The 21st century's bleak harvest
by Asif Mehdi, development practitioner
Al Jazeera (May 19 2009)
As the world staggers from one economic crisis to another, it seems easy to forget the global food crisis that occupied centre stage in 2008.
World prices for essential grains more than doubled between 2006 and 2008.
Rice, the staple food of most of Asia, doubled in price in just seven months. And, despite their commitments to trade liberalisation, a few significant grain-exporting developing countries rushed to protect domestic grain stocks by banning exports.
The poor, who typically spend between fifty and seventy per cent of their meagre incomes on food, were most affected by the crisis.
According to the United Nations Food and Agriculture Organisation, the food crisis raised the number of undernourished people from 923 million to more than one billion by this year.
In late 2007 and 2008, the crisis caused food riots in at least fifteen countries across the world, from Brazil to Bangladesh, and international media and forums spoke of little else.
Then, as suddenly as it struck, declining prices relegated the food crisis to collective global amnesia.
Causes not addressed
However, while prices for grains and foods have declined in 2009, they are still higher than pre-crisis levels and the fundamental causes of their volatility have not disappeared.
The international economic system has witnessed a dramatic disbanding of trade and investment barriers.
However, the international market for agricultural commodities, the nature of industrial agriculture, changing consumption patterns and international finance all threaten to make food price volatility and food insecurity a recurrent feature of the early 21st century.

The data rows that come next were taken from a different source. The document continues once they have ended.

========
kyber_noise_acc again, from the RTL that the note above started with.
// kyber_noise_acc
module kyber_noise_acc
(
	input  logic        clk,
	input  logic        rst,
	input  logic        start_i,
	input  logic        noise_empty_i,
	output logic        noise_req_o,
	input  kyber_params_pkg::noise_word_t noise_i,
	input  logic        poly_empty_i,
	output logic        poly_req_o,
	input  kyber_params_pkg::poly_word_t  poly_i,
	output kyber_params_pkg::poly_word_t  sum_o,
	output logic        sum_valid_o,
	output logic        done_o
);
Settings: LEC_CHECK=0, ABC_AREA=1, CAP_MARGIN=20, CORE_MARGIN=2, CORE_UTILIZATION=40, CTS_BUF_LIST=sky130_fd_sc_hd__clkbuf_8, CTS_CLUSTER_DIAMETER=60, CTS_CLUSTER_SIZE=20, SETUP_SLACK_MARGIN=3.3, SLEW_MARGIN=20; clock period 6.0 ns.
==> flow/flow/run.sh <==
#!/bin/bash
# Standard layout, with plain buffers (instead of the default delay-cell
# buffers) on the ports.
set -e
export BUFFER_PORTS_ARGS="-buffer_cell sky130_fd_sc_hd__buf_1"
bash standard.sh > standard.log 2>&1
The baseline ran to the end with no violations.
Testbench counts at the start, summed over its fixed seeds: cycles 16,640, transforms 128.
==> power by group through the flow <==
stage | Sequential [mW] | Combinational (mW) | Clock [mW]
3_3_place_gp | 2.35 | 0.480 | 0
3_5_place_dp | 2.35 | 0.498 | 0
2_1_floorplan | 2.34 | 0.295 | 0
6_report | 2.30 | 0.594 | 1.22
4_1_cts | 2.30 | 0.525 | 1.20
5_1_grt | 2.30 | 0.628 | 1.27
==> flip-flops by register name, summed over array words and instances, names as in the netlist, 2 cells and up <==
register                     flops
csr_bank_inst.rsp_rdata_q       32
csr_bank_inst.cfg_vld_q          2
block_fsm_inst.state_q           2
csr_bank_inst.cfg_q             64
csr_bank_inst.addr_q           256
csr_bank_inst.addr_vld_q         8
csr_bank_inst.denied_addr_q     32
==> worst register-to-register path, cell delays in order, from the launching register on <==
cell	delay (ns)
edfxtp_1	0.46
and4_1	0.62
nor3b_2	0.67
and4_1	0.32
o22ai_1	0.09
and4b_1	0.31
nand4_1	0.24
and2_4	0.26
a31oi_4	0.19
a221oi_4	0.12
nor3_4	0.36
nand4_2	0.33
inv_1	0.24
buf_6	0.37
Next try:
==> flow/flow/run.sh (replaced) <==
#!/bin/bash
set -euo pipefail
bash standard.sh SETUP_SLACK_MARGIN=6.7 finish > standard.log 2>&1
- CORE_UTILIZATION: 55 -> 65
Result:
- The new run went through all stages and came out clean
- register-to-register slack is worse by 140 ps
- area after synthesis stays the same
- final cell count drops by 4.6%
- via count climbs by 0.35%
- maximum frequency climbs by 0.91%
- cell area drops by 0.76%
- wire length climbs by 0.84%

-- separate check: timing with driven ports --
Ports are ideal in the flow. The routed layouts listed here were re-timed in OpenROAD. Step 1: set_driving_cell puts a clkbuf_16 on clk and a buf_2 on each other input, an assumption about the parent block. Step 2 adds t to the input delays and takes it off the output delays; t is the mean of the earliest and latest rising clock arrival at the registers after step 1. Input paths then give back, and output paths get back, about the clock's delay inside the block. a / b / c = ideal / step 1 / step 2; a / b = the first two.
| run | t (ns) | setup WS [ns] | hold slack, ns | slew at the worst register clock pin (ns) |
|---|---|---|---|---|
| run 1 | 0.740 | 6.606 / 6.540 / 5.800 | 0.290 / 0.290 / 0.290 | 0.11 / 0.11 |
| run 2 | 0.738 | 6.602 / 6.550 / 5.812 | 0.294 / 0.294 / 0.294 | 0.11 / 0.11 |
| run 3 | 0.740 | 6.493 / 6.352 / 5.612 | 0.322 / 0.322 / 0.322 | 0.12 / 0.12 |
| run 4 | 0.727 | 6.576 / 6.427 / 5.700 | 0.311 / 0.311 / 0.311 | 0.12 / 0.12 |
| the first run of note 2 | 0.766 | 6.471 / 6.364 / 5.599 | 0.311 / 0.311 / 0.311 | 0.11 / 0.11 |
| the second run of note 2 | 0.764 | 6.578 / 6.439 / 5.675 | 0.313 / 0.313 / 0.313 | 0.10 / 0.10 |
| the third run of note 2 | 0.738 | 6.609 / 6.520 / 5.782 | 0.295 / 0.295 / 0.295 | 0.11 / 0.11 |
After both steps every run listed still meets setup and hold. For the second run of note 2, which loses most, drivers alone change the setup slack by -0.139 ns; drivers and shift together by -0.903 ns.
This is an optimization exercise on Yosys and OpenROAD, whose aim is small area and a short achievable clock period, not a production implementation.
At most, simulation tests tie the RTL to the original design; equivalence was not proved.

==> module xy_frame_sequencer, before the edit <==
module xy_frame_sequencer
#(
   parameter int          DEPTH   = 64,
   parameter int          DWELL   = 2,
   parameter logic [15:0] TIMEOUT = 16'd50000
) (
   input  logic       clk,
   input  logic       reset,
   input  logic       enable,
   input  logic       step,
   input  logic       rx_valid,
   input  logic [7:0] rx_data,
   output logic [7:0] xdac,
   output logic [7:0] ydac,
   output logic       frame_start,
   output logic       loading,
   output logic       load_err
);
   logic       st_c_q, st_x_q, st_y_q, busy_q, err_q;
   logic [6:0] n_q;             
   logic [6:0] rem_q;           
   logic       last_q;          
   logic [7:0] x_q;
   logic       hdr, cnt_ok, wr_en, ld_done;
   logic [15:0] wdata;
   assign hdr     = (rx_data == dandy_pkg::HDR_BYTE);
   assign cnt_ok  = (rx_data != 8'd0) && (rx_data <= 8'd64);
   assign wr_en   = rx_valid && st_y_q;
   assign ld_done = wr_en && last_q;
   assign wdata   = {x_q, rx_data};
   always_ff @(posedge clk)
      if (reset) begin
         st_c_q <= 1'b0;
         st_x_q <= 1'b0;
         st_y_q <= 1'b0;
         busy_q <= 1'b0;
         err_q  <= 1'b0;
      end else if (rx_valid) begin
         st_c_q <= !busy_q && hdr;
         st_x_q <= (st_c_q && cnt_ok) || (st_y_q && !last_q);
         st_y_q <= st_x_q;
         busy_q <= (!busy_q && hdr) || (st_c_q && cnt_ok) || st_x_q || (st_y_q && !last_q);
         if (st_c_q) err_q <= !cnt_ok;
      end
   always_ff @(posedge clk)
      if (rx_valid) begin
         if (st_c_q) begin
            n_q    <= rx_data[6:0];
            rem_q  <= rx_data[6:0];
            last_q <= (rx_data == 8'd1);
         end
         if (st_x_q) x_q <= rx_data;
         if (st_y_q) begin
            rem_q  <= rem_q - 7'd1;
            last_q <= (rem_q == 7'd2);
         end
      end
   logic [6:0] s3, rem5;
   logic       cf_one, cf_two, cf_big;
   logic [5:0] cf_inc, cf_lidx;
   assign cf_one  = (n_q == 7'd1);
   assign cf_two  = (n_q == 7'd2);
   assign s3      = n_q - 7'd3;
   assign cf_big  = !cf_one && !cf_two && (s3 >= 7'd30);
   assign rem5    = cf_big ? s3 - 7'd30 : s3;
   assign cf_inc  = {rem5[0], rem5[1], rem5[2], rem5[3], rem5[4], cf_big};
   assign cf_lidx = 6'(n_q - 7'd1);
   logic       one_q [2];
   logic       two_q [2];
   logic [5:0] inc_q [2];
   logic [5:0] lidx_q[2];       
   logic        run_q, dwell_q, act_q, swp_q, fs_q, rot_q, have_q;
   logic [5:0]  idx_q;
   logic [15:0] rdata_q;
   logic [15:0] head [2];
   logic [15:0] p1   [2];
   logic        last_pt, adv, wrap, swap_w, swap_i, start, rd_en;
   logic        act_n;
   assign act_n   = ~act_q;
   assign last_pt = (idx_q == lidx_q[act_q]);
   assign start   = !run_q && enable && have_q;
   assign adv     = run_q && enable && step && dwell_q;
   assign wrap    = adv && last_pt;
   assign swap_w  = wrap && (swp_q || ld_done) && (!(st_x_q || st_y_q) || ld_done);
   assign swap_i  = ld_done && !have_q;
   assign rd_en   = start || adv;
   always_ff @(posedge clk)
      if (rx_valid && st_x_q) begin
         one_q[act_n]  <= cf_one;
         two_q[act_n]  <= cf_two;
         inc_q[act_n]  <= cf_inc;
         lidx_q[act_n] <= cf_lidx;
      end
   always_ff @(posedge clk)
      if (reset) begin
         run_q   <= 1'b0;
         dwell_q <= 1'b0;
         idx_q   <= '0;
         act_q   <= 1'b0;
         swp_q   <= 1'b0;
         fs_q    <= 1'b0;
         rot_q   <= 1'b0;
         have_q  <= 1'b0;
         rdata_q <= {dandy_pkg::DAC_MID, dandy_pkg::DAC_MID};
      end else begin
         fs_q   <= start || wrap;
         rot_q  <= rd_en;
         have_q <= have_q || ld_done;
         if (start) run_q <= 1'b1;
         if (start)                          dwell_q <= 1'b0;
         else if (run_q && enable && step)   dwell_q <= !dwell_q;
         if (start || wrap) idx_q <= '0;
         else if (adv)      idx_q <= idx_q + 6'd1;
         if (swap_i || swap_w) act_q <= act_n;
         if (swap_w)                 swp_q <= 1'b0;
         else if (ld_done && have_q) swp_q <= 1'b1;
         if (swap_w) rdata_q <= !ld_done ? head[act_n] : one_q[act_n] ? wdata : p1[act_n];
         else if (rd_en) rdata_q <= head[act_q];
      end
   for (genvar b = 0; b < 2; b++) begin : g_bank
      logic en, ld;
      assign ld = (act_q != 1'(b));
      assign en = ld ? wr_en : rot_q;
      xy_point_bank u_bank (
         .clk     (clk),
         .en_i    (en),
         .load_i  (ld),
         .wdata_i (wdata),
         .one_i   (one_q[b]),
         .two_i   (two_q[b]),
         .inc_i   (inc_q[b]),
         .head_o  (head[b]),
         .p1_o    (p1[b])
      );
   end
   assign xdac        = rdata_q[15:8];
   assign ydac        = rdata_q[7:0];
   assign frame_start = fs_q;
   assign loading     = busy_q;
   assign load_err    = err_q;
endmodule
clock: 9.0 ns
lec_check: 0
cap_margin: 20
core_margin: 2
core_utilization: 40
slew_margin: 20
run.sh (not shown) runs the stock make flow with config.mk's settings and CLKGATE_MAP_FILE= SYNTH_SCRIPT=/design/flow/synth_recipe.tcl, a recipe that flattens the netlist after the stock synthesis.
Change:
--- a/flow/design.v
+++ b/flow/design.v
@@ -130,8 +130,11 @@
    logic [15:0] head [2];
    logic [15:0] p1   [2];
    logic        last_pt, adv, wrap, swap_w, swap_i, start, rd_en;
    logic        act_n;
+   logic        wr_q, wb_q, lag_q;
+   logic [15:0] wd_q;
+   logic [15:0] lhead [2];      
    assign act_n   = ~act_q;
    assign last_pt = (idx_q == lidx_q[act_q]);
    assign start   = !run_q && enable && have_q;
    assign adv     = run_q && enable && step && dwell_q;
@@ -154,13 +157,15 @@
          act_q   <= 1'b0;
          swp_q   <= 1'b0;
          fs_q    <= 1'b0;
          rot_q   <= 1'b0;
+         lag_q   <= 1'b0;
          have_q  <= 1'b0;
          rdata_q <= {dandy_pkg::DAC_MID, dandy_pkg::DAC_MID};
       end else begin
          fs_q   <= start || wrap;
          rot_q  <= rd_en;
+         lag_q  <= (rot_q || lag_q) && wr_q && (wb_q == act_q);
          have_q <= have_q || ld_done;
          if (start) run_q <= 1'b1;
          if (start)                          dwell_q <= 1'b0;
          else if (run_q && enable && step)   dwell_q <= !dwell_q;
@@ -168,20 +173,30 @@
          else if (adv)      idx_q <= idx_q + 6'd1;
          if (swap_i || swap_w) act_q <= act_n;
          if (swap_w)                 swp_q <= 1'b0;
          else if (ld_done && have_q) swp_q <= 1'b1;
-         if (swap_w) rdata_q <= !ld_done ? head[act_n] : one_q[act_n] ? wdata : p1[act_n];
-         else if (rd_en) rdata_q <= head[act_q];
-      end
+         if (swap_w) rdata_q <= !ld_done ? lhead[act_n] : one_q[act_n] ? wdata : p1[act_n];
+         else if (rd_en) rdata_q <= lhead[act_q];
+      end
+   always_ff @(posedge clk) begin
+      wr_q <= wr_en;
+      if (wr_en) begin
+         wb_q <= act_n;
+         wd_q <= wdata;
+      end
+   end
    for (genvar b = 0; b < 2; b++) begin : g_bank
-      logic en, ld;
-      assign ld = (act_q != 1'(b));
-      assign en = ld ? wr_en : rot_q;
+      logic en, ld, rot, sel1;
+      assign ld   = wr_q && (wb_q == 1'(b));
+      assign rot  = (rot_q || lag_q) && (act_q == 1'(b));
+      assign en   = ld || rot;
+      assign sel1 = ld || (lag_q && (act_q == 1'(b)));
+      assign lhead[b] = !sel1 ? head[b] : !one_q[b] ? p1[b] : ld ? wd_q : head[b];
       xy_point_bank u_bank (
          .clk     (clk),
          .en_i    (en),
          .load_i  (ld),
-         .wdata_i (wdata),
+         .wdata_i (wd_q),
          .one_i   (one_q[b]),
          .two_i   (two_q[b]),
          .inc_i   (inc_q[b]),
          .head_o  (head[b]),
=> The new run produced a clean layout; sequential share of layout area decreases by 0.64 points; sequential cell count increases by 19; utilization is about the same; clock skew barely changes; die area increases by about 2%; cell area increases by 1.7%; worst setup slack gets better by 0.36 ns; global-route usage increases by 0.75 points; clock-buffer cell count increases by 9.
Only the layout flow was run in the second run of this note; the RTL was not checked for function there.

static timing again, ports no longer ideal:
The results above use ideal ports. As a check the final layouts listed here were re-extracted and re-timed, cells and wires unchanged. Step 1 (the two cells are an assumption about what drives the block):
set clk [get_ports {clk}]
set_driving_cell -lib_cell sky130_fd_sc_hd__clkbuf_16 $clk
set_driving_cell -lib_cell sky130_fd_sc_hd__buf_2 [delete_from_list [all_inputs] $clk]
Step 2 times the ports against the registers' clock, not the clock port: input delays grow and output delays shrink by t, the midpoint of the rising clock arrivals with the driver on. Three values: no drivers, after step 1, after step 2; two values: the first two.
run | t (ns) | slack for setup (ns) | hold WS [ns]
the first run | 0.857 | 4.721 / 4.660 / 3.804 | 0.378 / 0.378 / 0.378
the second run | 0.880 | 5.084 / 5.010 / 4.334 | 0.391 / 0.391 / 0.391
After both steps setup and hold are still met in every run listed. The setup slack of the first run, which loses most, moves by -0.061 ns with the drivers and by -0.917 ns with both steps.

Agriculture offers a textbook case of international market distortion. And in this case, the market distortion is created by precisely the developed countries that extol the virtues of free markets.
Double standards
The developed world protects its domestic agriculture with any number of subsidies and technical barriers to trade.
In 2006, for example, the Organisation for Economic Co-operation and Development (OECD) estimated that agricultural subsidies in OECD member countries were about $230 billion.
In contrast to the magnitude of those subsidies, Official Development Assistance from OECD member states amounted to $120 billion (the US alone had a military budget of $600 billion in 2007).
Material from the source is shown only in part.